A plurality of the resistors may be provided and a plurality of the power driving circuits may be provided for every prescribed number of the resistors.

The circuit can be fabricated on an element substrate by a semiconductor manufacturing process.

Other features and advantages of the present invention will be apparent from the following description taken in conjunction with the accompanying drawings, in which like reference characters designate the same or similar parts throughout the figures thereof.

BRIEF DESCRIPTION OF THE DRAWINGS

The accompanying drawings, which are incorporated in and constitute a part of the specification, illustrate embodiments of the invention and, together with the description, serve to explain the principles of the invention.

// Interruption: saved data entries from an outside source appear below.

Context: an optimization exercise on an open-source flow, tuned for small area and a short achievable clock period. The choices shown serve that exercise and are no tape-out recipe. RTL that was checked went through simulation tests only; none was proved equivalent to the original. No activity file was given, so power comes from the tool's default toggle rates.

## intron_rx_framer
module intron_rx_framer (
    input  wire         clk,
    input  wire         rst,             
    input  wire         soft_reset,      
    input  wire [47:0]  intron_sess,     
    input  wire         rx_valid,
    input  wire [7:0]   rx_data,
    input  wire         alloc_ok,        
    input  wire         cas_valid,
    input  wire [3:0]   cas_old,
    input  wire [3:0]   cas_new,
    input  wire         activity_clr,    
    input  wire         query_valid,     
    input  wire [7:0]   query_idx,
    input  wire         ap_take,         
    output reg  [3:0]   mode,
    output reg          cas_ok,
    output reg          associated,
    output reg          activity,
    output reg          mac_valid,
    output reg  [47:0]  mac,
    output reg  [7:0]   ap_count,
    output reg          ap_valid,
    output reg  [7:0]   ap_index,
    output reg  [127:0] ap_info,
    output reg          pkt_start,
    output wire [15:0]  pkt_len,
    output reg          pkt_wr,
    output wire [7:0]   pkt_data,
    output reg          pkt_end,
    output reg          pkt_good,
    output reg          evt_valid,
    output reg  [2:0]   evt_code,
    output wire [7:0]   evt_type,
    output wire [15:0]  evt_size
);
For scale: ~1800 cells after synthesis, about 440 flip-flops.
==> flow/config.mk <==
export PLATFORM = sky130hd
export DESIGN_NAME = intron_rx_framer
export DESIGN_NICKNAME = intron_rx_framer
export VERILOG_FILES = /design/flow/design.v
export SDC_FILE = /design/flow/constraint.sdc
export NUM_CORES = 4
export LEC_CHECK = 0
export ABC_AREA = 1
export CAP_MARGIN = 20
export CORE_MARGIN = 2
export CORE_UTILIZATION = 50
export CTS_BUF_LIST = sky130_fd_sc_hd__clkbuf_16
export CTS_CLUSTER_DIAMETER = 100
export CTS_CLUSTER_SIZE = 30
export PLACE_DENSITY = 0.65
export SETUP_SLACK_MARGIN = 5
export SLEW_MARGIN = 20
export SYNTH_HIERARCHICAL = 1
export SYNTH_MINIMUM_KEEP_SIZE = 0
==> flow/constraint.sdc <==
create_clock -name core_clock -period 8.0 [get_ports {clk}]
set_input_delay 1.6000 -clock core_clock [delete_from_list [all_inputs] [get_ports {clk}]]
set_output_delay 1.6000 -clock core_clock [all_outputs]
set_load 0.01 [all_outputs]
standard.sh (not shown) runs the stock make flow with config.mk's settings and CLKGATE_MAP_FILE= SYNTH_SCRIPT=/design/flow/synth_recipe.tcl, a recipe that flattens the netlist after the stock synthesis.
==> flow/flow/run.sh <==
#!/bin/bash
# Standard layout, with the smallest buffer on every port.
set -euo pipefail
bash standard.sh "BUFFER_PORTS_ARGS=-buffer_cell sky130_fd_sc_hd__buf_1" finish > standard.log 2>&1
Rerun with:
--- a/flow/config.mk
+++ b/flow/config.mk
@@ -17,3 +17,2 @@
 export SLEW_MARGIN = 20
-export SYNTH_HIERARCHICAL = 1
-export SYNTH_MINIMUM_KEEP_SIZE = 0
+export TNS_END_PERCENT = 30
=> Hold slack gets worse by 0.0035 ns; sequential cell count stays the same; design area went down by 3.9%.
Rerun with:
--- a/flow/config.mk
+++ b/flow/config.mk
@@ -7,3 +7,3 @@
 export LEC_CHECK = 0
-export ABC_AREA = 1
+export ABC_AREA = 0
 export CAP_MARGIN = 20
The new run completed with no timing, DRC or antenna violations; die area barely changes; area after synthesis came out higher by 0.30%; cell area came out higher by 0.60%; worst hold slack hardly moves; clock power came out lower by about 3%; final cell count came out lower by 11%; wire length came out lower by 4.2%; worst setup slack degrades by 0.42 ns; clock-buffer cell count came out lower by 1; global-route usage came out lower by 0.60 points.
No run of this note included a check of the RTL's function; only the layout flow was run.

---

## run 1
intron_rx_framer, a different RTL version from the one above (not shown whole).
For scale: ~1400 cells after synthesis, about 19000 um^2 of cells after synthesis.
export LEC_CHECK = 0
export CAP_MARGIN = 20
export CORE_MARGIN = 2
export CORE_UTILIZATION = 50
export PLACE_DENSITY = 0.65
export SETUP_SLACK_MARGIN = 5
export SLEW_MARGIN = 20
create_clock -name core_clock -period 8.0 [get_ports {clk}]
Scripts as last shown in full above: flow/flow/run.sh
Run 1 went all the way through the flow, and no timing, DRC or antenna check failed.
Setup changes, run 1 to run 2
- setting SYNTH_MINIMUM_KEEP_SIZE to 0 for the first time
- setting SYNTH_HIERARCHICAL to 1 for the first time
Run 2 finished all stages; the layout is clean. Relative to run 1, the via count measured on run 2 has increased slightly. Changes observed in run 2 relative to run 1: worst slack at placement lost 0.032 ns, worst relative slew slack saw a decrease.
No functional check of the RTL was part of any run of this note.

---

## wip/maple
intron_rx_framer, a different RTL version from the one above (not shown whole).
Size: roughly 1600 cells after synthesis, ~440 flip-flops, ~340 I/O pins.
==> flow/config.mk <==
export PLATFORM = sky130hd
export DESIGN_NAME = intron_rx_framer
export DESIGN_NICKNAME = intron_rx_framer
export VERILOG_FILES = /design/flow/design.v
export SDC_FILE = /design/flow/constraint.sdc
export NUM_CORES = 4
export LEC_CHECK = 0
export ABC_AREA = 1
export CAP_MARGIN = 20
export CORE_MARGIN = 2
export CORE_UTILIZATION = 40
export CTS_BUF_LIST = sky130_fd_sc_hd__clkbuf_16
export CTS_CLUSTER_DIAMETER = 100
export CTS_CLUSTER_SIZE = 30
export PLACE_DENSITY = 0.65
export SETUP_SLACK_MARGIN = 5
export SLEW_MARGIN = 20
export SYNTH_HIERARCHICAL = 1
export SYNTH_MINIMUM_KEEP_SIZE = 0
==> flow/constraint.sdc <==
create_clock -name core_clock -period 8.0 [get_ports {clk}]
set_input_delay 1.6000 -clock core_clock [delete_from_list [all_inputs] [get_ports {clk}]]
set_output_delay 1.6000 -clock core_clock [all_outputs]
set_load 0.01 [all_outputs]
Scripts as last shown in full above: flow/flow/run.sh
Edits applied to the flow inputs when going from wip/maple to wip/delta:
--- a/flow/config.mk
+++ b/flow/config.mk
@@ -11 +11 @@
-export CORE_UTILIZATION = 40
+export CORE_UTILIZATION = 50
@@ -15 +15 @@
-export PLACE_DENSITY = 0.65
+export PLACE_DENSITY = 0.6
[summary]
- In wip/delta the met1 routing resource usage after global routing turned out 5.1 points higher than in wip/maple.
- Against wip/maple, wip/delta reports a setup slack that is higher.
- wip/delta: total power higher than wip/maple
- wip/maple → wip/delta: final hold slack neither gained nor lost much, setup-violating endpoint count in the final report neither gained nor lost much, number of placement rows lost 9.
- wip/delta vs wip/maple — number of buffers other than clock buffers in the final layout climbed by a few percent
## Diff of input files: wip/amber against wip/delta
==> flow/flow/run.sh <==
#!/bin/bash
# Standard layout, with the smallest buffer on every port and no gate cloning in timing repair.
set -euo pipefail
bash standard.sh "BUFFER_PORTS_ARGS=-buffer_cell sky130_fd_sc_hd__buf_1" SKIP_GATE_CLONING=1 finish > standard.log 2>&1
Results
Both conditions hold for wip/amber: the flow ran to the end and the final layout passed the timing, design-rule and antenna checks.
wip/amber and wip/delta ended up with nearly the same share of power burned in the clock network.
In the flow results for wip/amber and wip/delta, the area added between synthesis and finish is smaller on wip/delta.
Going from wip/delta to wip/amber, non-clock buffer contribution to total cell area went up 0.64 points; power share of the sequential group held.
wip/delta vs wip/amber, launching element of the worst setup path: rx_data[2] vs rx_data[1]
Looking at via count across wip/amber and wip/delta, the one that comes out higher is wip/amber.
Diff wip/delta -> wip/amber: global-route wire length before repair shows an increase of 1.9%, final cell count shows an increase of about 0.5%, worst-case vdd ir drop shows a reduction of about 0.8%, peak clock frequency supported by timing shows a reduction of 2.1%, worst-case setup margin in the final layout shows a reduction of 63 ps.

FIG. 1 is a circuit diagram illustrating an embodiment of a drive circuit according to the present invention;

FIG. 2 is a circuit diagram illustrating an example in which the drive circuit of FIG. 1 is used as the drive circuit of a printhead;

FIG. 3 is a diagram useful in describing the operation of the drive circuit of FIG. 1;

FIG. 4 is a graph illustrating a voltage—current characteristic of the drive circuit shown in FIG. 1;

FIG. 5 is a graph illustrating the relationship between a fluctuation in resistance value and power consumed in the drive circuit of FIG. 1;

FIG. 6 is a graph illustrating a voltage—current characteristic of the drive circuit shown in FIG. 1;

FIG. 7 is a graph illustrating the relationship between a fluctuation in resistance value and power consumed in the drive circuit of FIG. 1;

FIG. 8 is a graph illustrating a voltage—current characteristic of the drive circuit shown in FIG. 1;

FIG. 9 is a graph illustrating the relationship between a fluctuation in resistance value and power consumed in the drive circuit of FIG. 1;

FIG. 10 is a graph illustrating the relationship between voltage and current when a resistance value changes;

FIG. 11 is a circuit diagram illustrating an example of a drive circuit of a printhead according to the prior art;

FIG. 12 is a perspective view showing an outer appearance of the construction of a printing apparatus;

FIG. 13 is a block diagram showing an arrangement of a control circuit of the printing apparatus shown in FIG. 12; and

FIG. 14 is a perspective view showing the structure of an ink cartridge IJC where an ink tank and a head can be separated.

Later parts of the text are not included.